- _DATA TO EXAMINE_:
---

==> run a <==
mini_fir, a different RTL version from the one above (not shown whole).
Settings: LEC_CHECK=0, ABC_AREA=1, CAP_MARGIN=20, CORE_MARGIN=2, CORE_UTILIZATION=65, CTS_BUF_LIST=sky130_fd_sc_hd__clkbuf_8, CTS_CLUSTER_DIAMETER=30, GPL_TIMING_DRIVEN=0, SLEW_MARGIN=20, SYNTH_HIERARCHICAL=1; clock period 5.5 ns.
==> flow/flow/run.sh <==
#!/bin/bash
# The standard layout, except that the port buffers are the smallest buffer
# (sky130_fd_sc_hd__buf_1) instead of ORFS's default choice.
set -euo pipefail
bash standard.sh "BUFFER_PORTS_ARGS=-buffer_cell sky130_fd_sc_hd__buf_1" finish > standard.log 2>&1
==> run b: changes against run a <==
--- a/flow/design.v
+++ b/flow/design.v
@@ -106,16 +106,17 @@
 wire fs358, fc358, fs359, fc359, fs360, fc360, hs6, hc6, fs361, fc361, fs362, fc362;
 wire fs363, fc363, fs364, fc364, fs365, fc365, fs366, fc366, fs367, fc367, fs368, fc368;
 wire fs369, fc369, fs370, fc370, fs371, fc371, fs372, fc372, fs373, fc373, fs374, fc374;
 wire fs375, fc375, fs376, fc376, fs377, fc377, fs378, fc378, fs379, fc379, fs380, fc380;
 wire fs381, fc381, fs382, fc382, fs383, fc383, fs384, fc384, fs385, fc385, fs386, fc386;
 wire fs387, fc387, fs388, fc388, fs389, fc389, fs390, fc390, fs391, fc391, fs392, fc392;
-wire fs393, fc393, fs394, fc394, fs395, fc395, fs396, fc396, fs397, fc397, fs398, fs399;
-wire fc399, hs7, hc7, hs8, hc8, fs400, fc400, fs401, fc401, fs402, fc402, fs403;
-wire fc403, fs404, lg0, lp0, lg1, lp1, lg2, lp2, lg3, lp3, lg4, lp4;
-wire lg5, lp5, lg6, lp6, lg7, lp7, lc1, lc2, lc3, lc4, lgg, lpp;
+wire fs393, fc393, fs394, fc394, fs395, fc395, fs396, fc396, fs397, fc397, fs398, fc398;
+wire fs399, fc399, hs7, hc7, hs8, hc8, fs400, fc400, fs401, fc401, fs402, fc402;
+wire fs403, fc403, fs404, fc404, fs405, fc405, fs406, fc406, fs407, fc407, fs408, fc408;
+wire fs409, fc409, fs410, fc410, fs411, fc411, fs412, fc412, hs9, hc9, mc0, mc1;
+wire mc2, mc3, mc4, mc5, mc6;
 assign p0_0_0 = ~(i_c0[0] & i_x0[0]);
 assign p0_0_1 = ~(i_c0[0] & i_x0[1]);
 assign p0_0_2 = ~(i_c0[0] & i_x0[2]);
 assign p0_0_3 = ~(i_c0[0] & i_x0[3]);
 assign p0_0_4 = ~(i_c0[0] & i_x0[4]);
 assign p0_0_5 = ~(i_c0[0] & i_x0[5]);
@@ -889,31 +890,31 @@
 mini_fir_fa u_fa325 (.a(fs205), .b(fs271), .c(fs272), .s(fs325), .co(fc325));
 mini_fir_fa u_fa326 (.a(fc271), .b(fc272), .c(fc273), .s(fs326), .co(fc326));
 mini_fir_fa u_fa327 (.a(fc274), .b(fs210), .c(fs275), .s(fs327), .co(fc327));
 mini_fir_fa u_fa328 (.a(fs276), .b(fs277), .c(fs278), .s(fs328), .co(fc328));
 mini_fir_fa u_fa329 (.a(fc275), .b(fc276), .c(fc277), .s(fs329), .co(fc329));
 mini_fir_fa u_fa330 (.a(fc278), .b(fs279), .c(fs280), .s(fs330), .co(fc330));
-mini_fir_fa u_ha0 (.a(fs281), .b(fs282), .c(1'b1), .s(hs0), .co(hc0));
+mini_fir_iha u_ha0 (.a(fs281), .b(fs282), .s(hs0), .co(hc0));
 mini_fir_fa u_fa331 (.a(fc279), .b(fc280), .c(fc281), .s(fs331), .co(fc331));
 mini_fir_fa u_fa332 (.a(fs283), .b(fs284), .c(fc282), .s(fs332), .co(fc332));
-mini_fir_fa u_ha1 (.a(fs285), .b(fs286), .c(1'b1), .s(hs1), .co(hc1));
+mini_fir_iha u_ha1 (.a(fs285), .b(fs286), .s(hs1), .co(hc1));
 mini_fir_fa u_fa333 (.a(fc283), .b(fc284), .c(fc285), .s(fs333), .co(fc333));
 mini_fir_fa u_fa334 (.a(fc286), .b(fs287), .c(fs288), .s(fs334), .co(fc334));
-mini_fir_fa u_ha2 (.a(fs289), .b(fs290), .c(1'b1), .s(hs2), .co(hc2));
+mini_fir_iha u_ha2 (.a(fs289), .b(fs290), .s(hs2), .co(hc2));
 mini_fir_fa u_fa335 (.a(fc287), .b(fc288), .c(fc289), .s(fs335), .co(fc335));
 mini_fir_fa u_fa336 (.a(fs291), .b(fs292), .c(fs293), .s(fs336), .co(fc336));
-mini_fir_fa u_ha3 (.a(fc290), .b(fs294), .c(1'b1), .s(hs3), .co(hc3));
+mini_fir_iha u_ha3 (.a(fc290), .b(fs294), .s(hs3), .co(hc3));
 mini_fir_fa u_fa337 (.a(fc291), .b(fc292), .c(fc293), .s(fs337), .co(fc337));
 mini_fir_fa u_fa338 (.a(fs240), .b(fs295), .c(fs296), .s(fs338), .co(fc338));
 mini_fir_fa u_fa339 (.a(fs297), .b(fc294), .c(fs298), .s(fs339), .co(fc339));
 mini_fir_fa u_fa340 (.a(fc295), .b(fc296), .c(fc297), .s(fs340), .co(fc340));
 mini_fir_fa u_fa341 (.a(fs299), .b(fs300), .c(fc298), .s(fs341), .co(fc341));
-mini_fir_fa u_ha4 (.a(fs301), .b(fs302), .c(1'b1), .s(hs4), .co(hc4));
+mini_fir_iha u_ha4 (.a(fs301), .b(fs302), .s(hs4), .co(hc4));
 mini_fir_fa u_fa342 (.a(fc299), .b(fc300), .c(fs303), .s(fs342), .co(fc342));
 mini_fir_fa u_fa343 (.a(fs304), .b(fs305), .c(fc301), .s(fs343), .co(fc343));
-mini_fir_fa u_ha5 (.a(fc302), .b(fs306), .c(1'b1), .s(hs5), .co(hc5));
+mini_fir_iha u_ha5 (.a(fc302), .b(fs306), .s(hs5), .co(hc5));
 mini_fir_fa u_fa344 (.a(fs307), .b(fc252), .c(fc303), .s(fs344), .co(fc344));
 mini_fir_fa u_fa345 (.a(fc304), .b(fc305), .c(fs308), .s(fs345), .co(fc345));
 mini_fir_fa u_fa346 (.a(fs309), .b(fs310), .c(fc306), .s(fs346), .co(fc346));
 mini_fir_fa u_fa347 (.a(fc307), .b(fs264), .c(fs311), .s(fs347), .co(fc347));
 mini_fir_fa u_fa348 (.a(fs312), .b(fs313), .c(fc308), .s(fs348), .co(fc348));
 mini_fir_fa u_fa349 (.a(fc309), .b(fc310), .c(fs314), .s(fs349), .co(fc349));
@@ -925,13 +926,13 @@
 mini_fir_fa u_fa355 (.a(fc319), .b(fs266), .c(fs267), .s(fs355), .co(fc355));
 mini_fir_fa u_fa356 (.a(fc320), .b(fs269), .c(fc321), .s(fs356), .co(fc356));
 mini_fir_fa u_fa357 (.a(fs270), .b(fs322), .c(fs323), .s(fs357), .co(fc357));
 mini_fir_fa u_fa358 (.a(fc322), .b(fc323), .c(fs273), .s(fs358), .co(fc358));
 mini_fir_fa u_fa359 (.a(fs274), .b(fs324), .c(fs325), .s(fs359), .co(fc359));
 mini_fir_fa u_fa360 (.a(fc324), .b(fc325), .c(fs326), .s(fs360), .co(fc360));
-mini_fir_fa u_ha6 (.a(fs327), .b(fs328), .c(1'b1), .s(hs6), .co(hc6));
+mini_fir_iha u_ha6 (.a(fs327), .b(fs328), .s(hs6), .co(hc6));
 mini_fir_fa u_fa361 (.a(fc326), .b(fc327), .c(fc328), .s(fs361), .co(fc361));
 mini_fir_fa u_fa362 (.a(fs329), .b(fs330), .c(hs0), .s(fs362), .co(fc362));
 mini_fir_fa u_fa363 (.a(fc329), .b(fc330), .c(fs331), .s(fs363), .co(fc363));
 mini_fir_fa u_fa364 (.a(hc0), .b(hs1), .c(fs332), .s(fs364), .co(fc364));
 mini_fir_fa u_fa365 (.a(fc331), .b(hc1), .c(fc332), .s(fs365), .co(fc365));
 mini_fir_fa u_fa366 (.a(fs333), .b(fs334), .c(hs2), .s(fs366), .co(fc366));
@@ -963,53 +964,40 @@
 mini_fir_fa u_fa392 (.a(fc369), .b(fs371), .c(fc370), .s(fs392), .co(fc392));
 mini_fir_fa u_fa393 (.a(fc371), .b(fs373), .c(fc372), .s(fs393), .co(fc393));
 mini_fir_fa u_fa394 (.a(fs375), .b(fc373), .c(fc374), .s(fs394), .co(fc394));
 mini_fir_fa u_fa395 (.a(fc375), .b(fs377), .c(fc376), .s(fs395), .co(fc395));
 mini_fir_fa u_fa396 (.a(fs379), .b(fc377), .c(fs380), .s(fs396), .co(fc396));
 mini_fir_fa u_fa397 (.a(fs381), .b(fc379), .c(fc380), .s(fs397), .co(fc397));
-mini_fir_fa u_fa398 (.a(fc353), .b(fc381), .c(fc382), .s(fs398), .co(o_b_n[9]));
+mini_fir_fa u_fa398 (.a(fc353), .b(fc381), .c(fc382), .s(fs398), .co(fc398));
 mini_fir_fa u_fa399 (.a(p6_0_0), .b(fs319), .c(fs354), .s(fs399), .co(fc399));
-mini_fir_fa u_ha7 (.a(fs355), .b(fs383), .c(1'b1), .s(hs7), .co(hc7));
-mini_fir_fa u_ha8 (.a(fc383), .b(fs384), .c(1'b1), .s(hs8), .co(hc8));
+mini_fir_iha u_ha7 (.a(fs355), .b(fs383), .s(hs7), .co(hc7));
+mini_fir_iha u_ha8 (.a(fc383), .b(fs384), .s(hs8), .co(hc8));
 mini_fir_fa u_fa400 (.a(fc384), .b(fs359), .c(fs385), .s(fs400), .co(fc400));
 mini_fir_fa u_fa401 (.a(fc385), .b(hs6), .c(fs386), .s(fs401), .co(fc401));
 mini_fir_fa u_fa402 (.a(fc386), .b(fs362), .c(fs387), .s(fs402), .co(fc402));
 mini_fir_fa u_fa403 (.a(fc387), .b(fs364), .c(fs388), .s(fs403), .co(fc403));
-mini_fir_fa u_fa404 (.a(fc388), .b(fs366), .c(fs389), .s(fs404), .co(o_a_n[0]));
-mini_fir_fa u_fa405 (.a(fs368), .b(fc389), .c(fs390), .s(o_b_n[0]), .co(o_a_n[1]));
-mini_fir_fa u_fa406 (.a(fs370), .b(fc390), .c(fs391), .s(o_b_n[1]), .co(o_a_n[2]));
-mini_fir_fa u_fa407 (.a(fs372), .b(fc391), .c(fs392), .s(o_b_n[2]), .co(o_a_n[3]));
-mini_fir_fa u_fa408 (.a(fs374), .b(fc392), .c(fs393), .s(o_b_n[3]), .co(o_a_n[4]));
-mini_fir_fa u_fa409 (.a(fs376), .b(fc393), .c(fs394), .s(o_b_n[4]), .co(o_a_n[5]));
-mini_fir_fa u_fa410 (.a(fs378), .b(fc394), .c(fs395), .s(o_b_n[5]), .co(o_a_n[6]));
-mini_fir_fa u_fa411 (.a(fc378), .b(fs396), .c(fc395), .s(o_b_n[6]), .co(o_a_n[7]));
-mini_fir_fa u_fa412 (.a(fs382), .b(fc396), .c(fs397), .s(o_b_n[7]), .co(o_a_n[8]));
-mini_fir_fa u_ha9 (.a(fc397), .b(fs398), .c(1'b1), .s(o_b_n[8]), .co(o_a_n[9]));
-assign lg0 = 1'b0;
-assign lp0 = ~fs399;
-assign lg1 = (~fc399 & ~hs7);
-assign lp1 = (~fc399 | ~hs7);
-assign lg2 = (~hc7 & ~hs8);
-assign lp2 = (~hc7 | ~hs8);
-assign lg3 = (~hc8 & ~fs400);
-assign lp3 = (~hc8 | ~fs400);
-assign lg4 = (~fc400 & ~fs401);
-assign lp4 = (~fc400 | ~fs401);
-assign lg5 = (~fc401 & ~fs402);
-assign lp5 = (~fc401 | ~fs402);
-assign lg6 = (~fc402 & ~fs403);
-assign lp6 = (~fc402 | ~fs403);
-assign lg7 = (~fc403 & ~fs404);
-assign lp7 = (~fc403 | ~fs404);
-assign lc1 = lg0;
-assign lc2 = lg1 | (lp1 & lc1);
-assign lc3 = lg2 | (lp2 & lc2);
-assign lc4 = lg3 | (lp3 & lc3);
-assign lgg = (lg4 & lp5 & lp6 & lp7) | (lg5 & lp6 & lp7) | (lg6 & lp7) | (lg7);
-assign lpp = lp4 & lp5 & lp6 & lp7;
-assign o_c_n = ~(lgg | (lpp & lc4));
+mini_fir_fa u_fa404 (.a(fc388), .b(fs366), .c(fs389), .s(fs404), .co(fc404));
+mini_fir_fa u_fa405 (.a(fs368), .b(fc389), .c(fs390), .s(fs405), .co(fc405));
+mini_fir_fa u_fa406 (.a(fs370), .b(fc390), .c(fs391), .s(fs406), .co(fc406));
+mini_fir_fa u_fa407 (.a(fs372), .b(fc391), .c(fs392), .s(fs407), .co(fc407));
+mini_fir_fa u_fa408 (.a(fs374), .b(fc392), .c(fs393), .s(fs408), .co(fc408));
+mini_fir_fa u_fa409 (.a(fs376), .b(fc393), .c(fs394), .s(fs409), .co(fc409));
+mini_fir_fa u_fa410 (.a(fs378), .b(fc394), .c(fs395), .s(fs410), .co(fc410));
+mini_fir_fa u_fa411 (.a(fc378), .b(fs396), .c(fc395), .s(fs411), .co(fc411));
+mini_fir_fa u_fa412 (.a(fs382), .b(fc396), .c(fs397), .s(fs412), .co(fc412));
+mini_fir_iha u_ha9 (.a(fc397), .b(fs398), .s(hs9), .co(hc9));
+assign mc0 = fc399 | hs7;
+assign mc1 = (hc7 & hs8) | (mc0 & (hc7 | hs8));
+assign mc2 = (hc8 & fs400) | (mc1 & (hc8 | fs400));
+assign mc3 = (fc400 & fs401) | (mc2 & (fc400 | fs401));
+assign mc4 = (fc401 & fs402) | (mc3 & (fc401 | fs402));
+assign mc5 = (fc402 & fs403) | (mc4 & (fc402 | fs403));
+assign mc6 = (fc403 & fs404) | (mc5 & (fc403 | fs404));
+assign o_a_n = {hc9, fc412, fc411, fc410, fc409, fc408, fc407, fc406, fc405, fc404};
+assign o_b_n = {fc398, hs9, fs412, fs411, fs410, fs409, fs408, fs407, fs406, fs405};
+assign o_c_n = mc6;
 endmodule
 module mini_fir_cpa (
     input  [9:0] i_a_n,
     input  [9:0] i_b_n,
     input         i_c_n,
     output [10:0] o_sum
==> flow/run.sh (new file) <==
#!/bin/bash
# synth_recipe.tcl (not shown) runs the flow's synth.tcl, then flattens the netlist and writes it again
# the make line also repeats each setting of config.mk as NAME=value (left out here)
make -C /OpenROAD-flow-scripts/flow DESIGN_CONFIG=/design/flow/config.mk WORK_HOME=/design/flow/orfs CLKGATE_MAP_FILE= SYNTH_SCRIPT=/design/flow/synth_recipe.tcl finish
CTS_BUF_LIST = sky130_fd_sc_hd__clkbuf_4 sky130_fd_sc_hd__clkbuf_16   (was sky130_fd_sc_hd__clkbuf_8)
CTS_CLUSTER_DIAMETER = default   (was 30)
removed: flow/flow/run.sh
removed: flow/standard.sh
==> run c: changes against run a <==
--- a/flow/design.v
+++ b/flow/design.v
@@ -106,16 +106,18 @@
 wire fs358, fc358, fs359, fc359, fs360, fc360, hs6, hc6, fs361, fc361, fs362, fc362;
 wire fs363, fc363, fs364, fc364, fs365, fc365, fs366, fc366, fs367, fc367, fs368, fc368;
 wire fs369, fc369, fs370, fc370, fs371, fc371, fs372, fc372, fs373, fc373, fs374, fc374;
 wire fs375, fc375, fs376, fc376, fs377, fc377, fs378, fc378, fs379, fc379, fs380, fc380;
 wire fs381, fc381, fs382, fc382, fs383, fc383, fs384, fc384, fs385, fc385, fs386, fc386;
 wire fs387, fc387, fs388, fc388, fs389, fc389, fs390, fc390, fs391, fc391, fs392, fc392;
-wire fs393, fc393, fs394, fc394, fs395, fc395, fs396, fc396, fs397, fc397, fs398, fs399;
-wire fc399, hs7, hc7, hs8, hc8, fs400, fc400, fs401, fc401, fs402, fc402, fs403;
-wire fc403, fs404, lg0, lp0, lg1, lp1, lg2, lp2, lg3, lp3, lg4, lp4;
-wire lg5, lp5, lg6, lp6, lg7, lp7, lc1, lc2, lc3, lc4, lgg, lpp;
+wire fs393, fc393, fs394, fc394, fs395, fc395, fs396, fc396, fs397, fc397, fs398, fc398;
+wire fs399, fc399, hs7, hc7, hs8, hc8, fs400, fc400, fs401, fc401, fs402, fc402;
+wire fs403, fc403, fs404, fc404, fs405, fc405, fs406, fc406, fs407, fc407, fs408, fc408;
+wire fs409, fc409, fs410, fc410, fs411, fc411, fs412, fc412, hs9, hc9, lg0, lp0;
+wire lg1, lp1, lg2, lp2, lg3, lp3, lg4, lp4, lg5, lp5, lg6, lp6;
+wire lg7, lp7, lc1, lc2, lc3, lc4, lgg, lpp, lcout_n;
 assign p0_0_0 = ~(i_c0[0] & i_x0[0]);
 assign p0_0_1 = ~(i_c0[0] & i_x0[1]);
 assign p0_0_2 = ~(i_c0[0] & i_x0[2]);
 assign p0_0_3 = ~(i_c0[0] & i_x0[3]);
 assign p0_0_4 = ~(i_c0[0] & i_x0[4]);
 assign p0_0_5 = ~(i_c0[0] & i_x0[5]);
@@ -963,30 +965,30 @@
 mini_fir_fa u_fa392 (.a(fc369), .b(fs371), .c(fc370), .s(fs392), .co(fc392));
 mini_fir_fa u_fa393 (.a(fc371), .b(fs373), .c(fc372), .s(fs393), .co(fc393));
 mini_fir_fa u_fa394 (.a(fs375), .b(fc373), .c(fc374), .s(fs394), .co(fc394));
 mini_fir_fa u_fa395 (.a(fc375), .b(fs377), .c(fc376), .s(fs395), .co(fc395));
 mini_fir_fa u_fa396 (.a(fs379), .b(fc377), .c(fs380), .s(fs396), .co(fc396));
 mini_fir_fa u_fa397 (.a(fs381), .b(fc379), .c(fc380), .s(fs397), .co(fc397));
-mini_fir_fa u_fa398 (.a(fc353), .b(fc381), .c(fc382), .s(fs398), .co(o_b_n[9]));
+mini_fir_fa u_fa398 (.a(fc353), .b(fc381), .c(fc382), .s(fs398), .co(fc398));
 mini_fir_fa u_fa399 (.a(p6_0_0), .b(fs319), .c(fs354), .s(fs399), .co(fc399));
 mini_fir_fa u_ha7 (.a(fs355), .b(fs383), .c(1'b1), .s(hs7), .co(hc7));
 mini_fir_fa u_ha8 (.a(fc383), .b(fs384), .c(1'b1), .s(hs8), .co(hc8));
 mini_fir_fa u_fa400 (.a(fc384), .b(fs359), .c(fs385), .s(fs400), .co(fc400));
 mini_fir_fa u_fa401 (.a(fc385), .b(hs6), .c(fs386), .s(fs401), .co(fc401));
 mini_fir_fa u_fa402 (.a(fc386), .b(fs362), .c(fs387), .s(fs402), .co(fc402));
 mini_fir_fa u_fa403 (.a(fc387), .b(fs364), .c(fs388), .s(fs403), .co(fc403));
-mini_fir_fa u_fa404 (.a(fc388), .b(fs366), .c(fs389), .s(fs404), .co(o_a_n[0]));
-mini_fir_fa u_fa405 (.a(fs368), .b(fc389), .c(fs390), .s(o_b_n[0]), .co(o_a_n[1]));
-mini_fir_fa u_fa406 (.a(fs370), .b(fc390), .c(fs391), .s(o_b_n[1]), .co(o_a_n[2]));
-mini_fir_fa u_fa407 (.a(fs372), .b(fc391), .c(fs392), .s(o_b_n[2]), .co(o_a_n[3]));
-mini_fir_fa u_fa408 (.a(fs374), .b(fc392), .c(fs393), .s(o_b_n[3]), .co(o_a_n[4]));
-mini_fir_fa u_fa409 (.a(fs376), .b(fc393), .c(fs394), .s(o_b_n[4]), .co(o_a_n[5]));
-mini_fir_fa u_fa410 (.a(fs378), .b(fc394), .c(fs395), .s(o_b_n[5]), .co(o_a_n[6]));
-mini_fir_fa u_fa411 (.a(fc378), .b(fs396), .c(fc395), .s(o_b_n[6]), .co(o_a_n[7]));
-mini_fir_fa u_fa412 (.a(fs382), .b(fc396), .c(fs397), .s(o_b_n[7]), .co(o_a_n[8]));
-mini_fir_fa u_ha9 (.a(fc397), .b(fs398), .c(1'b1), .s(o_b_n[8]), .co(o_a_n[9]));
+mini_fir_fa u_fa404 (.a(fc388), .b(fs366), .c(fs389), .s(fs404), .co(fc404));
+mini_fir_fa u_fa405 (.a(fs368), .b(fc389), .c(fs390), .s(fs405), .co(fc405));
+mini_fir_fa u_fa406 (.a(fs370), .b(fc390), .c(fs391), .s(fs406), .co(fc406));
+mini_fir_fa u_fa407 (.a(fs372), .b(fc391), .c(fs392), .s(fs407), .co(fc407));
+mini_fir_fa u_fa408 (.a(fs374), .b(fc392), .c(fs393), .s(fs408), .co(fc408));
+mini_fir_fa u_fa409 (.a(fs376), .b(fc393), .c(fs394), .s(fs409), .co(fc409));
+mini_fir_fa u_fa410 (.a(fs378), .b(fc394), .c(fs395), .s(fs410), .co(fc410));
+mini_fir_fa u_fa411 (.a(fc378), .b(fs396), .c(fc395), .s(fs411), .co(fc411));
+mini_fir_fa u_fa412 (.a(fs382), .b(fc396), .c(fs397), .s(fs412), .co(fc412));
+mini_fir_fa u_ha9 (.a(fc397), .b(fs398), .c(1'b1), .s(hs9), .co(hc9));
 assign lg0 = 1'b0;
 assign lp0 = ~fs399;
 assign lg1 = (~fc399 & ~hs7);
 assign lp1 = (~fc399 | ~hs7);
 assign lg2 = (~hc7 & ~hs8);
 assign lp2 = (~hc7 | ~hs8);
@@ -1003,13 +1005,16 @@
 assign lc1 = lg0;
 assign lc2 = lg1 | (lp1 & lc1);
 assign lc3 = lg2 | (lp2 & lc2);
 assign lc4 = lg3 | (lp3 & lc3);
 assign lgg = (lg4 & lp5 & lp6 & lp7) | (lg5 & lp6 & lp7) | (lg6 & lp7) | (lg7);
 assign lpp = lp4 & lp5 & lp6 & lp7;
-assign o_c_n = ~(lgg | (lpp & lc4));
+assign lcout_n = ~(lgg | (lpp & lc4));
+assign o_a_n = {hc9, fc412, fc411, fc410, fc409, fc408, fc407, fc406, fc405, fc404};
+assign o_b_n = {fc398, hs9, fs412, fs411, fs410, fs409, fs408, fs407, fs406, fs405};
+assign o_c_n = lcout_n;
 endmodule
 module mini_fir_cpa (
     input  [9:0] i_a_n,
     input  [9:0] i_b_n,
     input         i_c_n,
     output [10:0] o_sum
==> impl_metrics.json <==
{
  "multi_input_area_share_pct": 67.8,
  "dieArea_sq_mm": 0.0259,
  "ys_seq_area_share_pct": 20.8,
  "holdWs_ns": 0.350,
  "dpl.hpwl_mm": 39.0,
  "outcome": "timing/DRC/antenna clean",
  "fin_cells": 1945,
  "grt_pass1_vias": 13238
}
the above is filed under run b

- _WHAT YOU WILL DO_:
Scan the material above for the string "standard" and return the lines that hold it.

- _WORKED SOLUTION_:
# The standard layout, except that the port buffers are the smallest buffer
bash standard.sh "BUFFER_PORTS_ARGS=-buffer_cell sky130_fd_sc_hd__buf_1" finish > standard.log 2>&1
removed: flow/standard.sh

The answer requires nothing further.